Try it:
Below are the records. State how many of their lines contain "instances", with nothing else.

[Input data]

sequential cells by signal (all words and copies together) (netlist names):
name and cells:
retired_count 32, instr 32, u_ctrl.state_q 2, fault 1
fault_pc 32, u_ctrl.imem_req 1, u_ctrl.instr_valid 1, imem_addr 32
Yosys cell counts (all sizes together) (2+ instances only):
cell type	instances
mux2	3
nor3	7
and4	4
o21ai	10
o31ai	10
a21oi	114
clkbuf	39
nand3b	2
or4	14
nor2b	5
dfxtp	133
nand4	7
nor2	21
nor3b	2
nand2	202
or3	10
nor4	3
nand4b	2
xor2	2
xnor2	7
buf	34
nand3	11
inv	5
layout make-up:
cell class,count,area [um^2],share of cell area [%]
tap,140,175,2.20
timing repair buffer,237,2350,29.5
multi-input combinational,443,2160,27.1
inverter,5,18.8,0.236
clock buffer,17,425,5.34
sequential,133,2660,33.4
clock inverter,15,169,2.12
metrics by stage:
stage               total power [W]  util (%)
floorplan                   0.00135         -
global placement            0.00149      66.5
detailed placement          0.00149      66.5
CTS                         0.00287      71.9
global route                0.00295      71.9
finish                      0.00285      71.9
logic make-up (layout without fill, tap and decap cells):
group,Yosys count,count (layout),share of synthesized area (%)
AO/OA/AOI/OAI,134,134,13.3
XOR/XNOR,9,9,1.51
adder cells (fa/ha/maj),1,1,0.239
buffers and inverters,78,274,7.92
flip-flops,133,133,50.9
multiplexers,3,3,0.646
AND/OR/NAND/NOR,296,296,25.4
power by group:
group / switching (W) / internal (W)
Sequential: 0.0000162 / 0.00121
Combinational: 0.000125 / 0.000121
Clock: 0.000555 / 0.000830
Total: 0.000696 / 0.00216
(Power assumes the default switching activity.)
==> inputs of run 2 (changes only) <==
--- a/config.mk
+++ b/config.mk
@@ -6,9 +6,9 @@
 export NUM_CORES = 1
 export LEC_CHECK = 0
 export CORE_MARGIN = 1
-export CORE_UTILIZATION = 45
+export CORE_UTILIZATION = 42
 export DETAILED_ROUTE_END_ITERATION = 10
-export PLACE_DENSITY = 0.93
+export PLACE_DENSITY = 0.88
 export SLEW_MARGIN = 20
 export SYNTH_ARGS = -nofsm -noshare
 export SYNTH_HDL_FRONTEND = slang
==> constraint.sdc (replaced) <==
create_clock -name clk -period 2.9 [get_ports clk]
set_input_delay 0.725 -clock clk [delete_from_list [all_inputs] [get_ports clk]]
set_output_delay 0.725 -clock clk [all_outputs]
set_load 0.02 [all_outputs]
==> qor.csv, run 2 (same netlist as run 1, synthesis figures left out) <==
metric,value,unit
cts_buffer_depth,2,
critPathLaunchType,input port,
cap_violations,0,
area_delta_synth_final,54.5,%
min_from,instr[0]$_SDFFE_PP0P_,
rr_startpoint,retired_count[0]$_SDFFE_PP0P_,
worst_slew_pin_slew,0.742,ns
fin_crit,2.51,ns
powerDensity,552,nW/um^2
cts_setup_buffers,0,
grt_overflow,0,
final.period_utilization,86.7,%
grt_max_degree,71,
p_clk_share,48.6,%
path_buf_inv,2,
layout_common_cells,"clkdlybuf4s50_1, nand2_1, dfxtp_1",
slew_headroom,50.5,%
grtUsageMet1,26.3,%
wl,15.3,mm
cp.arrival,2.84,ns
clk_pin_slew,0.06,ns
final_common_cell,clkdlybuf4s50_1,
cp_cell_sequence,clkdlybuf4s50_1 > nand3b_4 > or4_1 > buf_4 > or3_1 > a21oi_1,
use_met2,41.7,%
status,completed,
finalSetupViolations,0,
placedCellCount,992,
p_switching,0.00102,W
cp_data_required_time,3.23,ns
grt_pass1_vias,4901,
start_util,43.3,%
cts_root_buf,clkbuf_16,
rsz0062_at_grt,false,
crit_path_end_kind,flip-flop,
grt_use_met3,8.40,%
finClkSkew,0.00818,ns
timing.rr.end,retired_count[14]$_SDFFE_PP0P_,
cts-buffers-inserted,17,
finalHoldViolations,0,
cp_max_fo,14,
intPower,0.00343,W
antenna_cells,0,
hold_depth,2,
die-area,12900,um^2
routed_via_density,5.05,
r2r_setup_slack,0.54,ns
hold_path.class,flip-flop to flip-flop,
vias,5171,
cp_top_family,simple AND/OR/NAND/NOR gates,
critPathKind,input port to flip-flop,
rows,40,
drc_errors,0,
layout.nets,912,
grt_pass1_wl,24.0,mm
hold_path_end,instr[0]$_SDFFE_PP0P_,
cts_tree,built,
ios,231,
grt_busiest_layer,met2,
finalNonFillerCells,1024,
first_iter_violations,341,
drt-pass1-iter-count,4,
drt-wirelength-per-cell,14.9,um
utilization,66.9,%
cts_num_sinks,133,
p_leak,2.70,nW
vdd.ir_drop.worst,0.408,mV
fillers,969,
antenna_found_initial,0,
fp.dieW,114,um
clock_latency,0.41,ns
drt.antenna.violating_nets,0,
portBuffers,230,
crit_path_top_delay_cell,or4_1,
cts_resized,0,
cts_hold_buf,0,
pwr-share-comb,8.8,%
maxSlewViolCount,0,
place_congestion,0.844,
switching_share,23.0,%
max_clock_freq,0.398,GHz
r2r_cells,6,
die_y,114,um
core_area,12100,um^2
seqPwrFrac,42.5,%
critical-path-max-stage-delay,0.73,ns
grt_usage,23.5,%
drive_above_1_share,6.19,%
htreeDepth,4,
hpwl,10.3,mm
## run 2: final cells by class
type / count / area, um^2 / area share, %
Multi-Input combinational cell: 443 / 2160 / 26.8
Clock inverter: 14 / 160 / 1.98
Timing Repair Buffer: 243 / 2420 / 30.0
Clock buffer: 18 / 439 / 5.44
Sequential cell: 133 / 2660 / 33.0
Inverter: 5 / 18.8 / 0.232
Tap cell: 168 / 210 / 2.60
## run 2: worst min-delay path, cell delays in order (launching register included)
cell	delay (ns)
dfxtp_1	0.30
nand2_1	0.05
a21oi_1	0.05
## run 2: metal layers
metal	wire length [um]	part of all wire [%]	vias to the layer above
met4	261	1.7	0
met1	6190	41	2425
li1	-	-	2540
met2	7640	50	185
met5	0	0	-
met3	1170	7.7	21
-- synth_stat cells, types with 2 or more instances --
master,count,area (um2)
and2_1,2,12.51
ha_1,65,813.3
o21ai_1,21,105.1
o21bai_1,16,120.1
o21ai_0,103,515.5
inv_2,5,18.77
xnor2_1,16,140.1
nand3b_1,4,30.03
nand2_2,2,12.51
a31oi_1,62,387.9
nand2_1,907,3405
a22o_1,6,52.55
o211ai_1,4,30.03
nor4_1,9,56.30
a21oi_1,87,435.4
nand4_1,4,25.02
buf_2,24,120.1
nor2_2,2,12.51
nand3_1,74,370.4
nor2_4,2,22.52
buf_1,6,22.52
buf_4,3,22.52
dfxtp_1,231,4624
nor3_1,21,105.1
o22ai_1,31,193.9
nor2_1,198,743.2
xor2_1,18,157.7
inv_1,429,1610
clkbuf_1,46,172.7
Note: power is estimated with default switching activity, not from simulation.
### src/rtl/sort4_stream_ctrl_pkg.sv
// ============================================================================
// Module : sort4_stream_ctrl_pkg
// Brief  : Shared types and constants for the 4-element streaming sorter.
// Rev    : 1.0  initial release
// ============================================================================
`default_nettype none

package sort4_stream_ctrl_pkg;

    localparam int         c_DATA_W     = 8;
    localparam int         c_GROUP_SIZE = 4;
    localparam logic [7:0] c_PAD_ASC    = 8'hFF;
    localparam logic [7:0] c_PAD_DESC   = 8'h00;

    typedef enum logic [1:0] {
        ST_LOAD  = 2'd0,
        ST_SORT  = 2'd1,
        ST_DRAIN = 2'd2
    } state_t;

endpackage

`default_nettype wire

### src/rtl/sort4_stream_ctrl_if.sv
// ============================================================================
// Module : sort4_stream_ctrl_if
// Brief  : Upstream/downstream valid-ready streams plus busy status.
// Rev    : 1.0  initial release
// ============================================================================
`default_nettype none

interface sort4_stream_ctrl_if
    import sort4_stream_ctrl_pkg::*;
#(
    parameter int DATA_W = c_DATA_W
);
    logic              in_valid;
    logic [DATA_W-1:0] in_data;
    logic              in_last;
    logic              in_ready;
    logic              out_valid;
    logic [DATA_W-1:0] out_data;
    logic              out_last;
    logic              out_ready;
    logic              busy;

    // Environment side: produces elements and consumes sorted results
    modport master (
        output in_valid, in_data, in_last, out_ready,
        input  in_ready, out_valid, out_data, out_last, busy
    );

    modport slave (
        input  in_valid, in_data, in_last, out_ready,
        output in_ready, out_valid, out_data, out_last, busy
    );
endinterface

`default_nettype wire

### src/rtl/sort4_stream_ctrl_sort4.sv
// ============================================================================
// Module : sort4
// Brief  : Combinational 4-input sorting network, ascending y0 <= ... <= y3.
// Rev    : 1.0  initial release
// ============================================================================
`default_nettype none

module sort4
    import sort4_stream_ctrl_pkg::*;
#(
    parameter int DATA_W = c_DATA_W
)(
    input  wire logic [DATA_W-1:0] x0,
    input  wire logic [DATA_W-1:0] x1,
    input  wire logic [DATA_W-1:0] x2,
    input  wire logic [DATA_W-1:0] x3,
    output logic      [DATA_W-1:0] y0,
    output logic      [DATA_W-1:0] y1,
    output logic      [DATA_W-1:0] y2,
    output logic      [DATA_W-1:0] y3
);

    logic [DATA_W-1:0] w_a0, w_a1, w_a2, w_a3;
    logic [DATA_W-1:0] w_b0, w_b1, w_b2, w_b3;

    // Five compare-exchanges: pairs, cross min/max, then middle fix-up
    always_comb begin
        w_a0 = (x0 < x1) ? x0 : x1;
        w_a1 = (x0 < x1) ? x1 : x0;
        w_a2 = (x2 < x3) ? x2 : x3;
        w_a3 = (x2 < x3) ? x3 : x2;

        w_b0 = (w_a0 < w_a2) ? w_a0 : w_a2;
        w_b2 = (w_a0 < w_a2) ? w_a2 : w_a0;
        w_b1 = (w_a1 < w_a3) ? w_a1 : w_a3;
        w_b3 = (w_a1 < w_a3) ? w_a3 : w_a1;

        y0 = w_b0;
        y1 = (w_b1 < w_b2) ? w_b1 : w_b2;
        y2 = (w_b1 < w_b2) ? w_b2 : w_b1;
        y3 = w_b3;
    end

endmodule

`default_nettype wire

### src/rtl/sort4_stream_ctrl.sv
// ============================================================================
// Module : sort4_stream_ctrl
// Brief  : Collects groups of 1..4 elements, sorts them, streams them out.
//          Define SORT4_DESCEND_EN for descending output with zero padding.
// Rev    : 1.0  initial release
// ============================================================================
`default_nettype none

module sort4_stream_ctrl
    import sort4_stream_ctrl_pkg::*;
#(
    parameter int DATA_W = c_DATA_W
)(
    input  wire logic          clk,
    input  wire logic          rst_n,
    sort4_stream_ctrl_if.slave bus
);

`ifdef SORT4_DESCEND_EN
    localparam logic [DATA_W-1:0] c_PAD = DATA_W'(c_PAD_DESC);
`else
    localparam logic [DATA_W-1:0] c_PAD = DATA_W'(c_PAD_ASC);
`endif

    state_t            r_state;
    state_t            w_next_state;
    logic [1:0]        r_cnt;
    logic [1:0]        r_idx;
    logic [2:0]        r_n;
    logic [DATA_W-1:0] r_slot   [c_GROUP_SIZE];
    logic [DATA_W-1:0] r_result [c_GROUP_SIZE];
    logic [DATA_W-1:0] w_y      [c_GROUP_SIZE];

    logic              w_in_ready;
    logic              w_out_valid;
    logic              w_out_last;
    logic              w_busy;
    logic [DATA_W-1:0] w_out_data;
    logic [1:0]        w_sel;
    logic              w_in_fire;
    logic              w_out_fire;
    logic              w_grp_end;
    logic              w_out_end;

    assign w_in_fire  = bus.in_valid & w_in_ready;
    assign w_out_fire = w_out_valid & bus.out_ready;
    assign w_grp_end  = w_in_fire & (bus.in_last | (r_cnt == 2'd3));
    assign w_out_end  = w_out_fire & w_out_last;

`ifdef SORT4_DESCEND_EN
    assign w_sel = 2'd3 - r_idx;
`else
    assign w_sel = r_idx;
`endif

    // ---------------- FSM: state register ----------------
    always_ff @(posedge clk or negedge rst_n) begin
        if (!rst_n) begin
            r_state <= ST_LOAD;
        end else begin
            r_state <= w_next_state;
        end
    end

    // ---------------- FSM: next state ----------------
    always_comb begin
        w_next_state = r_state;
        case (r_state)
            ST_LOAD:  if (w_grp_end) w_next_state = ST_SORT;
            ST_SORT:  w_next_state = ST_DRAIN;
            ST_DRAIN: if (w_out_end) w_next_state = ST_LOAD;
            default:  w_next_state = ST_LOAD;
        endcase
    end

    // ---------------- FSM: outputs ----------------
    always_comb begin
        w_in_ready  = 1'b0;
        w_out_valid = 1'b0;
        w_out_last  = 1'b0;
        w_out_data  = '0;
        w_busy      = 1'b0;
        case (r_state)
            ST_LOAD: begin
                w_in_ready = 1'b1;
            end
            ST_SORT: begin
                w_busy = 1'b1;
            end
            ST_DRAIN: begin
                w_busy      = 1'b1;
                w_out_valid = 1'b1;
                w_out_data  = r_result[w_sel];
                w_out_last  = ({1'b0, r_idx} == (r_n - 3'd1));
            end
            default: begin
                w_in_ready = 1'b0;
            end
        endcase
    end

    assign bus.in_ready  = w_in_ready;
    assign bus.out_valid = w_out_valid;
    assign bus.out_data  = w_out_data;
    assign bus.out_last  = w_out_last;
    assign bus.busy      = w_busy;

    // ---------------- group bookkeeping ----------------
    always_ff @(posedge clk or negedge rst_n) begin
        if (!rst_n) begin
            r_cnt <= 2'd0;
            r_n   <= 3'd0;
            r_idx <= 2'd0;
        end else begin
            if (w_grp_end) begin
                r_cnt <= 2'd0;
                r_n   <= {1'b0, r_cnt} + 3'd1;
            end else if (w_in_fire) begin
                r_cnt <= r_cnt + 2'd1;
            end

            if (w_out_end) begin
                r_idx <= 2'd0;
            end else if (w_out_fire) begin
                r_idx <= r_idx + 2'd1;
            end
        end
    end

    // Every slot is rewritten each group (data or pad), so no stale values leak
    for (genvar i = 0; i < c_GROUP_SIZE; i++) begin : g_slot
        localparam logic [1:0] c_SLOT = 2'(i);
        always_ff @(posedge clk or negedge rst_n) begin
            if (!rst_n) begin
                r_slot[i] <= '0;
            end else if (w_in_fire && (r_cnt == c_SLOT)) begin
                r_slot[i] <= bus.in_data;
            end else if (w_grp_end && (c_SLOT > r_cnt)) begin
                r_slot[i] <= c_PAD;
            end
        end
    end

    sort4 #(
        .DATA_W (DATA_W)
    ) u_sort4 (
        .x0 (r_slot[0]),
        .x1 (r_slot[1]),
        .x2 (r_slot[2]),
        .x3 (r_slot[3]),
        .y0 (w_y[0]),
        .y1 (w_y[1]),
        .y2 (w_y[2]),
        .y3 (w_y[3])
    );

    for (genvar i = 0; i < c_GROUP_SIZE; i++) begin : g_result
        always_ff @(posedge clk or negedge rst_n) begin
            if (!rst_n) begin
                r_result[i] <= '0;
            end else if (r_state == ST_SORT) begin
                r_result[i] <= w_y[i];
            end
        end
    end

endmodule

`default_nettype wire

### src/flat_wrapper.sv
// flat-port wrapper written by rule: the top's interface ports become plain ports
module sort4_stream_ctrl_flat import sort4_stream_ctrl_pkg::*;
#(
    parameter int DATA_W = c_DATA_W
)
  (clk, rst_n, bus_in_valid, bus_in_data, bus_in_last, bus_out_ready, bus_in_ready, bus_out_valid, bus_out_data, bus_out_last, bus_busy);
  sort4_stream_ctrl_if #(.DATA_W(DATA_W)) bus_i ();
  input  wire logic clk;
  input  wire logic rst_n;
  input wire logic [$bits(bus_i.in_valid)-1:0] bus_in_valid;
  input wire logic [$bits(bus_i.in_data)-1:0] bus_in_data;
  input wire logic [$bits(bus_i.in_last)-1:0] bus_in_last;
  input wire logic [$bits(bus_i.out_ready)-1:0] bus_out_ready;
  output wire logic [$bits(bus_i.in_ready)-1:0] bus_in_ready;
  output wire logic [$bits(bus_i.out_valid)-1:0] bus_out_valid;
  output wire logic [$bits(bus_i.out_data)-1:0] bus_out_data;
  output wire logic [$bits(bus_i.out_last)-1:0] bus_out_last;
  output wire logic [$bits(bus_i.busy)-1:0] bus_busy;
  assign bus_i.in_valid = bus_in_valid;
  assign bus_i.in_data = bus_in_data;
  assign bus_i.in_last = bus_in_last;
  assign bus_i.out_ready = bus_out_ready;
  assign bus_in_ready = bus_i.in_ready;
  assign bus_out_valid = bus_i.out_valid;
  assign bus_out_data = bus_i.out_data;
  assign bus_out_last = bus_i.out_last;
  assign bus_busy = bus_i.busy;
  sort4_stream_ctrl #(.DATA_W(DATA_W)) u_core (.clk(clk), .rst_n(rst_n), .bus(bus_i));
endmodule
**config.mk**
```make
export PLATFORM = sky130hd
export DESIGN_NAME = mempool_resp_age_rr_arbiter
export DESIGN_NICKNAME = d
export VERILOG_FILES = /design/src/rtl/mempool_resp_age_rr_arbiter.sv
export SDC_FILE = /design/constraint.sdc
export NUM_CORES = 1
export LEC_CHECK = 0
export ABC_AREA = 1
export BUFFER_PORTS_ARGS = -buffer_cell sky130_fd_sc_hd__clkbuf_2
export CORE_UTILIZATION = 40
export DETAILED_ROUTE_END_ITERATION = 8
export GPL_ROUTABILITY_DRIVEN = 0
export GPL_TIMING_DRIVEN = 0
export SETUP_SLACK_MARGIN = 0.05
export SYNTH_ARGS = -nofsm -noshare
export SYNTH_HDL_FRONTEND = slang
export SYNTH_SLANG_ARGS = --single-unit
```
**constraint.sdc**
```tcl
create_clock -name clk_i -period 9.7 [get_ports clk_i]
set_input_delay 0 -clock clk_i [delete_from_list [all_inputs] [get_ports clk_i]]
set_output_delay 0 -clock clk_i [all_outputs]
set_load 0.02 [all_outputs]
```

[/Input data]

Task result:
3